Embodiments of the invention will be illustrated in the following nonlimiting Examples. The toner particle size can range from about 0.1 to about 3.0 micrometers and the preferred particle size range is about 0.5 to about 1.5 micrometers. Particle size, when measured, was measured by a Horiba CAPA-500 centrifugal automatic particle analyzer manufactured by Horiba Instruments, Inc., Irvine, Calif. The total developer charge (Q in microcoulombs) was measured using the series-capacitor technique. The charge in all samples was measured at 400 volts for 0.05 second.

Series-Capacitor Technique

The electrical properties of liquid developers can be reviewed using a series-capacitor method, which is a well-established method for determining the dielectric relaxation time in partially conductive materials as, for example, might be found in "leaky" capacitors, reference U.S. Pat. No. 5,459,077, the disclosure of which is totally incorporated herein by reference.

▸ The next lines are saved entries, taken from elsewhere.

[config.mk]
export PLATFORM = sky130hd
export DESIGN_NAME = regfile_dump_reader
export DESIGN_NICKNAME = d
export VERILOG_FILES = /design/src/rtl/regfile_dump_reader.sv
export SDC_FILE = /design/constraint.sdc
export NUM_CORES = 1
export LEC_CHECK = 0
export ABC_AREA = 1
export BUFFER_PORTS_ARGS = -buffer_cell sky130_fd_sc_hd__buf_4
export CAP_MARGIN = 15
export CORE_MARGIN = 5
export CORE_UTILIZATION = 45
export CTS_BUF_LIST = sky130_fd_sc_hd__clkbuf_8
export CTS_CLUSTER_SIZE = 25
export DETAILED_ROUTE_END_ITERATION = 8
export PLACE_DENSITY = 0.69
export REMOVE_ABC_BUFFERS = 1
export SLEW_MARGIN = 20
export SYNTH_ARGS = -nofsm -noshare
export SYNTH_HDL_FRONTEND = slang
export SYNTH_SLANG_ARGS = --single-unit
[constraint.sdc]
create_clock -name clk -period 3.9 [get_ports clk]
set_clock_uncertainty 0.2 [all_clocks]
set_input_delay 0.78 -clock clk [delete_from_list [all_inputs] [get_ports clk]]
set_output_delay 0.78 -clock clk [all_outputs]
set_load 0.05 [all_outputs]
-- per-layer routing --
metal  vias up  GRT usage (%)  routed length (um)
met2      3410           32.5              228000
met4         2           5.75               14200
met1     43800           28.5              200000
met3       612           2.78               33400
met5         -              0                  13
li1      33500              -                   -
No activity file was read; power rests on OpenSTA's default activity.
[src/rtl/req_fork_pkg.sv]
// Shared types and defaults for the 2-phase request fork/join controller.
package req_fork_pkg;

    typedef enum logic [1:0] {
        IDLE = 2'd0,
        PKT  = 2'd1,
        WAIT = 2'd2
    } state_e;

    localparam int DEF_NUM_OUT     = 4;
    localparam int DEF_SYNC_STAGES = 2;
    localparam int DEF_TIMEOUT     = 256;
    localparam int DEF_CNT_W       = 8;

    // Bit positions in the per-cycle error-cause vector.
    typedef enum logic [1:0] {
        ERR_NO_HEAD     = 2'd0,
        ERR_NULL_ROUTE  = 2'd1,
        ERR_HEAD_IN_PKT = 2'd2,
        ERR_SPUR_ACK    = 2'd3
    } err_cause_e;

    localparam int ERR_W = 4;

endpackage

[src/rtl/toggle_sync.sv]
// Multi-flop synchroniser for transition-signalled lines; STAGES=0 is a plain wire.
module toggle_sync #(
    parameter int WIDTH  = 1,
    parameter int STAGES = 2
) (
    input  logic             clk,
    input  logic             rst_n,
    input  logic [WIDTH-1:0] din,
    output logic [WIDTH-1:0] dout
);

    generate
        if (STAGES == 0) begin : g_pass
            logic unused_clk_rst;
            assign unused_clk_rst = clk ^ rst_n;
            assign dout = din;
        end else begin : g_sync
            logic [WIDTH-1:0] chain [STAGES];

            always_ff @(posedge clk or negedge rst_n) begin
                if (!rst_n) begin
                    for (int i = 0; i < STAGES; i++) chain[i] <= '0;
                end else begin
                    chain[0] <= din;
                    for (int i = 1; i < STAGES; i++) chain[i] <= chain[i-1];
                end
            end

            assign dout = chain[STAGES-1];
        end
    endgenerate

endmodule
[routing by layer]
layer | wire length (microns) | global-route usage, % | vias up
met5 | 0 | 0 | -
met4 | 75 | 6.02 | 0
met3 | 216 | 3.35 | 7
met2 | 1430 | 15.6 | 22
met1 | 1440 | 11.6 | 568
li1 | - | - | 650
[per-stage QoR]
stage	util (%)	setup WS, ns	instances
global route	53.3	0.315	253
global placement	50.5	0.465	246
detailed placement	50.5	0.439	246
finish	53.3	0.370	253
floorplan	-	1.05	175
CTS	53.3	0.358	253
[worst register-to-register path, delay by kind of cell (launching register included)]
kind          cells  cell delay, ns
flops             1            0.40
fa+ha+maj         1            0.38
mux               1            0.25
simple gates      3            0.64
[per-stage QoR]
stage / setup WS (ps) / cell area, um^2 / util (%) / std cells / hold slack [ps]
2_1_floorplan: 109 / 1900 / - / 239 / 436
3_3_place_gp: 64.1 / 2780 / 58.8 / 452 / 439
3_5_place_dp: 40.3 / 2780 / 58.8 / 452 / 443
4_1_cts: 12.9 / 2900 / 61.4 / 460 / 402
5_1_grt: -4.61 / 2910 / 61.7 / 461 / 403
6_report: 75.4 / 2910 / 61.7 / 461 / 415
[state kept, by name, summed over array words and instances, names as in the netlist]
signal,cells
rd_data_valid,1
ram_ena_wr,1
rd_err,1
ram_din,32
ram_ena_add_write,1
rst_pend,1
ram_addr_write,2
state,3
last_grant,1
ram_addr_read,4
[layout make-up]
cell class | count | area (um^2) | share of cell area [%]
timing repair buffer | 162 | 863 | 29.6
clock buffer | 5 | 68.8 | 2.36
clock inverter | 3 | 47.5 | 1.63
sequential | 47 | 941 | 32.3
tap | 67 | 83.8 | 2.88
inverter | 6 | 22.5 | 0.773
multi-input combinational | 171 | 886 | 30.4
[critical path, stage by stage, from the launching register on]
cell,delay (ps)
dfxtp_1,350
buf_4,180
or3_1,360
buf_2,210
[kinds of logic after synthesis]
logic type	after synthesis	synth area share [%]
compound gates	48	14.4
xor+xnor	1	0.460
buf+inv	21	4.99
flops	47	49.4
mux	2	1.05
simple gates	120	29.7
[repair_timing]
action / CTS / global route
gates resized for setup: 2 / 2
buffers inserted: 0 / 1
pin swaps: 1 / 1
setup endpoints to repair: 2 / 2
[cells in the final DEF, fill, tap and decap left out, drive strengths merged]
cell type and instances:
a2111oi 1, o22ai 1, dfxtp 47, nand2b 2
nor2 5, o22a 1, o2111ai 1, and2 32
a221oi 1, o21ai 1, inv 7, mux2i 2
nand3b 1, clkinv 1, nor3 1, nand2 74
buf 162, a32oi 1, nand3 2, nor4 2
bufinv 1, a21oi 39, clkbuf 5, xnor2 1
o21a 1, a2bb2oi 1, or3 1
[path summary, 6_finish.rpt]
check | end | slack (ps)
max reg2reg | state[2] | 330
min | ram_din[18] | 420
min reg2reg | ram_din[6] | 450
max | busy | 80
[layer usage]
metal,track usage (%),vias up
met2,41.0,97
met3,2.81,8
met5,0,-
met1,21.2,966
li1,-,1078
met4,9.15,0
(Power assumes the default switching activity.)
File: src/rtl/mul_share_sched_if.sv
// mul_share_sched_if: bus bundle between the requesters, the shared-multiplier
// scheduler and the multiplier core.
//   slave  modport : scheduler side (takes req/operands/core status, drives
//                    grants, done, result, err and the core start/operands)
//   master modport : environment side (requesters plus core)
// Parameters: N_REQ requesters, W-bit operands, 2*W-bit product.
interface mul_share_sched_if #(
   parameter int unsigned N_REQ = 4,
   parameter int unsigned W     = 8
);
   logic [N_REQ-1:0]   req;
   logic [N_REQ*W-1:0] a_in;
   logic [N_REQ*W-1:0] b_in;
   logic [N_REQ-1:0]   gnt;
   logic [N_REQ-1:0]   done;
   logic [2*W-1:0]     result;
   logic               err;
   logic               core_bgn;
   logic [W-1:0]       core_x;
   logic [W-1:0]       core_y;
   logic               core_fin;
   logic [2*W-1:0]     core_prod;

   modport slave (
      input  req, a_in, b_in, core_fin, core_prod,
      output gnt, done, result, err, core_bgn, core_x, core_y
   );

   modport master (
      output req, a_in, b_in, core_fin, core_prod,
      input  gnt, done, result, err, core_bgn, core_x, core_y
   );
endinterface

File: src/rtl/mul_share_sched.sv
// mul_share_sched: round-robin scheduler sharing one sequential multiplier core
// among N_REQ requesters. Latches the winner's operands, pulses core_bgn, waits
// for core_fin, captures the product and returns it with a one-cycle done pulse.
// Ports:
//   clk    : clock, rising edge
//   rst_b  : synchronous active-low reset (shared with the core)
//   bus    : mul_share_sched_if.slave (req/a_in/b_in/core_fin/core_prod in;
//            gnt/done/result/err/core_bgn/core_x/core_y out, all registered)
// Optional feature: define MUL_SCHED_TIMEOUT_EN to add a WAIT/DRAIN watchdog
// that aborts after TIMEOUT cycles with err and a zero result.
module mul_share_sched #(
   parameter int unsigned N_REQ   = 4,
   parameter int unsigned W       = 8,
   parameter int unsigned TIMEOUT = 64
) (
   input logic               clk,
   input logic               rst_b,
   mul_share_sched_if.slave  bus
);

   localparam int unsigned IDX_W = $clog2(N_REQ);

   if (N_REQ < 2 || N_REQ > 8 || TIMEOUT < 2) begin : g_param_chk
      $error("mul_share_sched: unsupported parameter set");
   end

`ifdef MUL_SCHED_TIMEOUT_EN
   localparam int unsigned CNT_W = $clog2(TIMEOUT + 1);
   typedef enum logic [5:0] {
      IDLE    = 6'b000001,
      LAUNCH  = 6'b000010,
      WAIT    = 6'b000100,
      DRAIN   = 6'b001000,
      DELIVER = 6'b010000,
      ABORT   = 6'b100000
   } state_t;
   logic [CNT_W-1:0] cnt_q, cnt_d;
   logic             tmo;
`else
   typedef enum logic [4:0] {
      IDLE    = 5'b00001,
      LAUNCH  = 5'b00010,
      WAIT    = 5'b00100,
      DRAIN   = 5'b01000,
      DELIVER = 5'b10000
   } state_t;
`endif

   state_t            state_q, state_d;
   logic [IDX_W-1:0]  ptr_q, ptr_d;
   logic [IDX_W-1:0]  win_q, win_d;
   logic [N_REQ-1:0]  gnt_q, gnt_d;
   logic [N_REQ-1:0]  done_q, done_d;
   logic [2*W-1:0]    result_q, result_d;
   logic              err_q, err_d;
   logic              core_bgn_q, core_bgn_d;
   logic [W-1:0]      core_x_q, core_x_d;
   logic [W-1:0]      core_y_q, core_y_d;

   // Round-robin pick: first requester at or after ptr+1, wrapping.
   logic              found;
   logic [IDX_W-1:0]  pick;
   logic [IDX_W-1:0]  cand;
   always_comb begin
      found = 1'b0;
      pick  = '0;
      cand  = '0;
      for (int unsigned k = 1; k <= N_REQ; k++) begin
         cand = IDX_W'((32'(ptr_q) + k) % N_REQ);
         if (!found && bus.req[cand]) begin
            found = 1'b1;
            pick  = cand;
         end
      end
   end

`ifdef MUL_SCHED_TIMEOUT_EN
   // Watchdog reaches TIMEOUT on the edge that leaves WAIT/DRAIN for ABORT.
   assign tmo = (cnt_q == CNT_W'(TIMEOUT - 1));
`endif

   // Next-state and registered-output logic.
   always_comb begin
      state_d    = state_q;
      ptr_d      = ptr_q;
      win_d      = win_q;
      gnt_d      = gnt_q;
      done_d     = '0;
      result_d   = result_q;
      err_d      = 1'b0;
      core_bgn_d = 1'b0;
      core_x_d   = core_x_q;
      core_y_d   = core_y_q;
`ifdef MUL_SCHED_TIMEOUT_EN
      cnt_d      = cnt_q;
`endif
      unique case (state_q)
         IDLE: begin
            if (found) begin
               state_d      = LAUNCH;
               win_d        = pick;
               gnt_d        = '0;
               gnt_d[pick]  = 1'b1;
               core_bgn_d   = 1'b1;
               core_x_d     = bus.a_in[32'(pick)*W +: W];
               core_y_d     = bus.b_in[32'(pick)*W +: W];
            end
         end
         LAUNCH: begin
            state_d = WAIT;
`ifdef MUL_SCHED_TIMEOUT_EN
            cnt_d   = '0;
`endif
         end
         WAIT: begin
`ifdef MUL_SCHED_TIMEOUT_EN
            cnt_d = cnt_q + CNT_W'(1);
`endif
            if (bus.core_fin) begin
               state_d  = DRAIN;
               result_d = bus.core_prod;
            end
`ifdef MUL_SCHED_TIMEOUT_EN
            else if (tmo) begin
               state_d  = ABORT;
               result_d = '0;
               err_d    = 1'b1;
               done_d   = gnt_q;
            end
`endif
         end
         DRAIN: begin
`ifdef MUL_SCHED_TIMEOUT_EN
            cnt_d = cnt_q + CNT_W'(1);
`endif
            // Deliver only once the core has dropped fin and is idle again.
            if (!bus.core_fin) begin
               state_d = DELIVER;
               done_d  = gnt_q;
            end
`ifdef MUL_SCHED_TIMEOUT_EN
            else if (tmo) begin
               state_d  = ABORT;
               result_d = '0;
               err_d    = 1'b1;
               done_d   = gnt_q;
            end
`endif
         end
         DELIVER: begin
            state_d = IDLE;
            ptr_d   = win_q;
            gnt_d   = '0;
         end
`ifdef MUL_SCHED_TIMEOUT_EN
         ABORT: begin
            state_d = IDLE;
            ptr_d   = win_q;
            gnt_d   = '0;
         end
`endif
         default: begin
            state_d = IDLE;
            gnt_d   = '0;
         end
      endcase
   end

   // State and output registers, synchronous reset.
   always_ff @(posedge clk) begin
      if (!rst_b) begin
         state_q    <= IDLE;
         ptr_q      <= IDX_W'(N_REQ - 1);
         win_q      <= '0;
         gnt_q      <= '0;
         done_q     <= '0;
         result_q   <= '0;
         err_q      <= 1'b0;
         core_bgn_q <= 1'b0;
         core_x_q   <= '0;
         core_y_q   <= '0;
`ifdef MUL_SCHED_TIMEOUT_EN
         cnt_q      <= '0;
`endif
      end else begin
         state_q    <= state_d;
         ptr_q      <= ptr_d;
         win_q      <= win_d;
         gnt_q      <= gnt_d;
         done_q     <= done_d;
         result_q   <= result_d;
         err_q      <= err_d;
         core_bgn_q <= core_bgn_d;
         core_x_q   <= core_x_d;
         core_y_q   <= core_y_d;
`ifdef MUL_SCHED_TIMEOUT_EN
         cnt_q      <= cnt_d;
`endif
      end
   end

   assign bus.gnt      = gnt_q;
   assign bus.done     = done_q;
   assign bus.result   = result_q;
   assign bus.err      = err_q;
   assign bus.core_bgn = core_bgn_q;
   assign bus.core_x   = core_x_q;
   assign bus.core_y   = core_y_q;

endmodule

File: src/flat_wrapper.sv
// flat-port wrapper written by rule: the top's interface ports become plain ports
module mul_share_sched_flat 
#(
   parameter int unsigned N_REQ   = 4,
   parameter int unsigned W       = 8,
   parameter int unsigned TIMEOUT = 64
)
  (clk, rst_b, bus_req, bus_a_in, bus_b_in, bus_core_fin, bus_core_prod, bus_gnt, bus_done, bus_result, bus_err, bus_core_bgn, bus_core_x, bus_core_y);
  mul_share_sched_if #(.N_REQ(N_REQ), .W(W)) bus_i ();
  input logic clk;
  input logic rst_b;
  input wire logic [$bits(bus_i.req)-1:0] bus_req;
  input wire logic [$bits(bus_i.a_in)-1:0] bus_a_in;
  input wire logic [$bits(bus_i.b_in)-1:0] bus_b_in;
  input wire logic [$bits(bus_i.core_fin)-1:0] bus_core_fin;
  input wire logic [$bits(bus_i.core_prod)-1:0] bus_core_prod;
  output wire logic [$bits(bus_i.gnt)-1:0] bus_gnt;
  output wire logic [$bits(bus_i.done)-1:0] bus_done;
  output wire logic [$bits(bus_i.result)-1:0] bus_result;
  output wire logic [$bits(bus_i.err)-1:0] bus_err;
  output wire logic [$bits(bus_i.core_bgn)-1:0] bus_core_bgn;
  output wire logic [$bits(bus_i.core_x)-1:0] bus_core_x;
  output wire logic [$bits(bus_i.core_y)-1:0] bus_core_y;
  assign bus_i.req = bus_req;
  assign bus_i.a_in = bus_a_in;
  assign bus_i.b_in = bus_b_in;
  assign bus_i.core_fin = bus_core_fin;
  assign bus_i.core_prod = bus_core_prod;
  assign bus_gnt = bus_i.gnt;
  assign bus_done = bus_i.done;
  assign bus_result = bus_i.result;
  assign bus_err = bus_i.err;
  assign bus_core_bgn = bus_i.core_bgn;
  assign bus_core_x = bus_i.core_x;
  assign bus_core_y = bus_i.core_y;
  mul_share_sched #(.N_REQ(N_REQ), .W(W), .TIMEOUT(TIMEOUT)) u_core (.clk(clk), .rst_b(rst_b), .bus(bus_i));
endmodule
File: config.mk
export PLATFORM = sky130hd
export DESIGN_NAME = mul_share_sched_flat
export DESIGN_NICKNAME = d
export VERILOG_FILES = /design/src/rtl/mul_share_sched_if.sv /design/src/rtl/mul_share_sched.sv /design/src/flat_wrapper.sv
export SDC_FILE = /design/constraint.sdc
export NUM_CORES = 1
export LEC_CHECK = 0
export CAP_MARGIN = 10
export CELL_PAD_IN_SITES_DETAIL_PLACEMENT = 0
export CELL_PAD_IN_SITES_GLOBAL_PLACEMENT = 1
export CORE_AREA = 2 2 93 95
export CTS_CLUSTER_SIZE = 24
export DETAILED_ROUTE_END_ITERATION = 16
export DIE_AREA = 0 0 95 97
export PLACE_DENSITY_LB_ADDON = 0.25
export SLEW_MARGIN = 5
export SYNTH_ARGS = -nofsm -noshare
export SYNTH_HDL_FRONTEND = slang
export SYNTH_SLANG_ARGS = --single-unit
File: constraint.sdc
create_clock -name clk -period 5.15 [get_ports clk]
set_input_delay 1.545 -clock clk [delete_from_list [all_inputs] [get_ports clk]]
set_output_delay 1.545 -clock clk [all_outputs]
set_load 0.05 [all_outputs]
# == Word-level counts from Yosys, hierarchy flattened ==
# Cells that the tools add are included.
# word_totals
mem_bits_rw,0
regBits,50
inputBits,87
mem_bits_ro,0
elab_cells,71
latch_bits,0
out_inout_bits,42
n_memories,0
# classes
n_addsub,4
n_div,0
multipliers,0
bitwise,3
n_mux,25
eq_ne,8
n_lt_le_gt_ge,6
n_shift,2
reduce_logical,14
# ops
operator,count
32-bit by 6-bit indexed part select with 8-bit output,2
5-bit one-hot mux with 4 select lines,1
"2-bit by 3-bit < comparator with 1-bit output, second input constant",5
5-bit two-way mux,3
1-bit two-way mux,10
1-bit binary-select mux with 2-bit select,4
2-bit two-way mux,4
4-bit one-hot mux with 2 select lines,1
2-bit AND reduction,4
3-bit OR reduction,2
"5-bit by 1-bit equality test with 1-bit output, second input constant",1
"5-bit by 2-bit equality test with 1-bit output, second input constant",1
"5-bit by 3-bit equality test with 1-bit output, second input constant",1
"5-bit by 4-bit equality test with 1-bit output, second input constant",1
"5-bit equality test, second input constant",1
"2-bit by 1-bit adder with 2-bit output, second input constant",2
"2-bit adder, second input constant",2
1-bit logical AND,4
4-bit two-way mux,1
"2-bit inequality test, second input constant",2
1-bit logical NOT,3
1-bit NOT,3
3-bit AND reduction,1
1-bit demux with 2-bit select,1
other kinds (2),2

# == Depth between registers and ports, before layout ==
# depth
ltp_word,19
depth_mapped,8
ltp_nobuf,5

# == Worst setup path after synthesis ==
# OpenSTA, ideal clock, no wires.
# synth_path
kind,input -> register
start,in bus_req[3]
end,reg u_core.core_y_q[5] (netlist: u_core.bus.core_y[5])
required_time_ns,5.071
path_slack_ns,1.935
arrival_ns,3.136
stages,8
path_buffers,3
cell_sequence,clkbuf_1 -> or4_1 -> nor3b_4 -> nor2b_1 -> clkbuf_1 -> buf_2 -> nand2_1 -> o221ai_2
# synth_via
elab_chain_len,13
# synth_lines
element,line,source
"start, declared",flat_wrapper.sv:12,input wire logic [$bits(bus_i.req)-1:0] bus_req;
1-bit binary-select mux with 2-bit select,mul_share_sched.sv:70,if (!found && bus.req[cand]) begin
1-bit two-way mux (implied by the code),mul_share_sched.sv:70,
1-bit two-way mux,mul_share_sched.sv:70,
1-bit logical NOT,mul_share_sched.sv:70,
1-bit logical AND,mul_share_sched.sv:70,
1-bit two-way mux,mul_share_sched.sv:70,
1-bit logical NOT,mul_share_sched.sv:70,
1-bit logical AND,mul_share_sched.sv:70,
1-bit two-way mux,mul_share_sched.sv:70,
1-bit logical NOT,mul_share_sched.sv:70,
1-bit logical AND,mul_share_sched.sv:70,
2-bit two-way mux or 1-bit two-way mux (tied branches),mul_share_sched.sv:70,
32-bit by 6-bit indexed part select with 8-bit output or 2-bit AND reduction (tied branches),--,
"end signal, assigned",mul_share_sched.sv:195,core_y_q <= core_y_d;
"end, declared",mul_share_sched.sv:58,"logic [W-1:0] core_y_q, core_y_d;"
# Parallel ways exist; a longest one is shown, timed or not. The select of a mux whose other input is x is not followed.
# A chain may end at the register's enable or synchronous reset.

# == Final worst setup path ==
# layout_path
start,in bus_req[3]
end,reg u_core.core_y_q[6] (netlist: u_core.bus.core_y[6])
# The elaborated chain is that of the path after synthesis.

==> qor.txt <==
Average detailed-routed wire length per instance - 14.0 um
Clock share of power - 0.238
Post-synthesis cell count - 255
Clock insertion delay at the later pin of the skew report - 300 ps
Peak supply drop - 0.128 mV
Number of unique standard cell types used by synthesis - 40
Number of global-route vias before repair - 2260
Final routed DRC violation total - 0
Final antenna diode count - 0
Maximum number of pins on one net before global-route repair - 35
TritonCTS Buffers - 5
Count of flip-flops with a built-in enable after synthesis - 0
Critical path's largest stage delay - 630 ps
Die Outline Area - 9220 um2
Maximum buffer depth of the clock tree - 2
Remaining antenna violation count after routing - 0
Mean post-synth cell area - 9.51 um2
Maximum fanout along the worst path - 16
Number of optimization iterations in the first detailed-route pass - 4
Most common flop cell mapped by yosys - dfxtp_1
Final nets - 460
Slowest cell on crit path - or4_1
Worst setup skew after layout - 6.05 ps
Path depth of the worst reg2reg path - 5
Combinational share of power - 0.333
Total power density per cell area - 263 nW/um2
Count of yosys warnings during synthesis - 0
Slew at the pin with the worst max-slew slack - 766 ps
Worst Hold Path Cells - 2
CP Launch Type - input pin
Class of the tightest hold or removal check - flip-flop to flip-flop
Clock input transition at the sequential cells of the worst setup and hold paths - 90 ps
Status - completed
Height of the die - 97 um
Number of pins with negative max-slew slack in the final report - 0
Max-cap violation count - 0
Effective utilization at floorplan - 0.298
Endpoint, Worst Hold - u_core.bus.result[3]$_SDFFE_PN0P_
Routed via count - 2319
Total wirelength of the detailed-routed design - 6.71 mm
Largest delay share family, worst path - simple AND/OR/NAND/NOR gates
Clock root buffer - clkbuf_8
Core Footprint - 8130 um2
Critical register-to-register path startpoint - u_core.state_q[2]$_SDFFE_PN0P_
Maximum achievable frequency - 296 MHz
Floorplan die width - 95 um
Post-CTS Repair Setup Buffers - 0
Buffers plus inverters on the worst setup path - 1
FF+latch count, synth - 50
Most frequent cells in the layout - clkdlybuf4s50_1 (127), nand2_1 (54), dfxtp_1 (50), mux2i_1 (34), a21boi_0 (18)
RSZ-0062 raised after global routing - no
Final HPWL from detailed placement - 5.04 mm
Count of hold buffers inserted by post-cts repair - 0
Crit path arrival time - 3550 ps
Sum of negative setup slack - 0 ps
First-pass GRT wire length - 10.9 mm
TritonCTS clock tree - yes
Final hold viol count - 0
Total setup violations reported at the end of the flow - 0
Number of cell rows - 33
Number of antenna violations at the first check in global routing - 0
Relative contribution of sequential cells to total power - 0.429
Net switching fraction of the power - 0.328
Async set-reset flop share out of synthesis - 0
Via density per instance - 4.84
Switch Pwr - 331 uW
Post-synthesis cell area - 2430 um2
Net count after synthesis - 342
Kind of critical path - input pin to flip-flop
End of the worst register-to-register path - u_core.bus.core_y[6]$_SDFFE_PN0P_
Fill cell count - 785
Max_slew headroom - 0.488
Cell internal power dissipation - 679 uW
Commonest non-fill, non-tap cell in the layout - clkdlybuf4s50_1
GR Overflow Total - 0
Detailed Route Iter0 Violations - 52
CTS H-tree depth - 2
Top-Level Pins - 129
Critical Path End Type - flip-flop
Crit path required time - 5320 ps
Count of input and output buffers - 127
Register-to-register setup slack - 3030 ps
P&R area growth vs syn - 58.7%
Standard cell area after detailed placement - 3750 um2
CTS-repair resized insts - 0
Overall track demand over capacity in global routing - 0.148
Cell area after layout - 3850 um2
Origin of the worst min-delay path - u_core.bus.result[3]$_SDFFE_PN0P_
Cells along the critical path - clkdlybuf4s50_1 -> or4_1 -> nor3b_4 -> and2_4 -> nand2_4 -> o221ai_1
GPL Wtd Cong - 0.736
Part of the Yosys area used for sequential elements - 0.413
Static Leak - 0.00146 uW
Share of post-route cells with drive strength above 1 - 0.0749
Total number of clock tree sinks - 50
Post-layout minimum cycle time - 3370 ps
Post-route fraction of the period consumed by the critical path - 0.655
-- metal layers --
metal,global-route usage,routed length (um),up-vias
met3,0.0498,519,12
met2,0.237,3160,87
li1,-,-,1145
met5,0,0,-
met1,0.184,2900,1075
met4,0.0524,133,0
-- tightest hold or removal path, cell delays in order, from the launching register on --
cell and delay (ps):
dfxtp_1 320, nand2_1 40, a21boi_0 60
-- flip-flops by register name, summed over array words and instances, names as in the netlist --
| name | count |
|---|---|
| u_core.bus.core_bgn | 1 |
| u_core.bus.core_x | 8 |
| u_core.bus.core_y | 8 |
| u_core.bus.done | 4 |
| u_core.bus.gnt | 4 |
| u_core.bus.result | 16 |
| u_core.ptr_q | 2 |
| u_core.state_q | 5 |
| u_core.win_q | 2 |
-- power groups by stage --
stage                     combinational [uW]  clock [uW]  sequential [uW]
final                                    337         240              433
after global routing                     359         268              438
after CTS                                342         253              433
after detailed placement                 341           0              441
after global placement                   339           0              441
after floorplan                          120           0              524
-- logic make-up after synthesis --
kind of cell,after synthesis,synth area share
DFF,50,0.413
and+or+nand+nor,95,0.202
muxes,34,0.140
buffers and inverters,20,0.0438
AOI/OAI and AO/OA,54,0.196
xor gates and xnor gates,1,0.00361
other,1,0.00155
-- worst max path at each step --
stage	endpoint	slack [ps]	depth (start not counted)	from
after CTS	u_core.bus.core_x[4]$_SDFFE_PN0P_	1750	7	bus_req[3]
after floorplan	u_core.bus.core_y[5]$_SDFFE_PN0P_	1940	8	bus_req[3]
after detailed placement	u_core.bus.core_x[4]$_SDFFE_PN0P_	1420	7	bus_req[3]
after global routing	u_core.bus.core_y[4]$_SDFFE_PN0P_	1660	7	bus_req[3]
after global placement	u_core.bus.core_y[4]$_SDFFE_PN0P_	1450	7	bus_req[3]
final	u_core.bus.core_y[6]$_SDFFE_PN0P_	1780	6	bus_req[3]
-- synth_stat cells (all sizes together), types with 4 or more instances --
master / count / area [um2]
nand2: 56 / 225
dfxtp: 50 / 1000
mux2i: 34 / 340
a21boi: 18 / 135
o221ai: 17 / 211
clkbuf: 10 / 37.5
buf: 9 / 65.1
and2: 7 / 46.3
nand2b: 7 / 43.8
nor2: 7 / 26.3
a21oi: 5 / 25.0
nor2b: 5 / 31.3
nor3: 4 / 25.0
o21ai: 4 / 20.0
-- layout make-up --
| class | count | area [um2] | share of cell area |
|---|---|---|---|
| sequential | 50 | 1000 | 0.260 |
| tap | 105 | 131 | 0.0341 |
| inverter | 1 | 3.75 | 0.000975 |
| multi-input combinational | 185 | 1330 | 0.344 |
| clock buffer | 6 | 82.6 | 0.0214 |
| timing repair buffer | 130 | 1290 | 0.336 |
| clock inverter | 2 | 12.5 | 0.00325 |
-- metrics by stage --
step | std cells | power, uW | hold slack, ps | setup WS [ps] | util
after global placement | 471 | 781 | 444 | 1450 | 0.462
after global routing | 479 | 1060 | 487 | 1660 | 0.473
final | 479 | 1010 | 464 | 1780 | 0.473
after detailed placement | 471 | 782 | 452 | 1420 | 0.462
after floorplan | 255 | 643 | 442 | 1940 | -
after CTS | 479 | 1030 | 469 | 1750 | 0.473
Power figures use the tool's default switching activity.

Two series capacitors can be used. One is comprised of a dielectric layer (MYLAR®) which corresponds to the photoreceptor, the other is comprised of a layer of liquid (ink). Although a constant bias voltage is maintained across the two capacitors, the voltage across the ink layer decays as the charged particles within it move. Measurement of the external currents allows the observation of the decay of voltage across the ink layer. Depending on the composition of the ink layer, this reflects the motion of charged species, in real time, as in the various, actual liquid immersion development processes of this invention.

Application of a co-developed theoretical analysis, together with a knowledge of the dielectric thicknesses of the MYLAR® and ink layers, the applied bias voltage and the observed current, enables the measurement of the total collected charge (Q).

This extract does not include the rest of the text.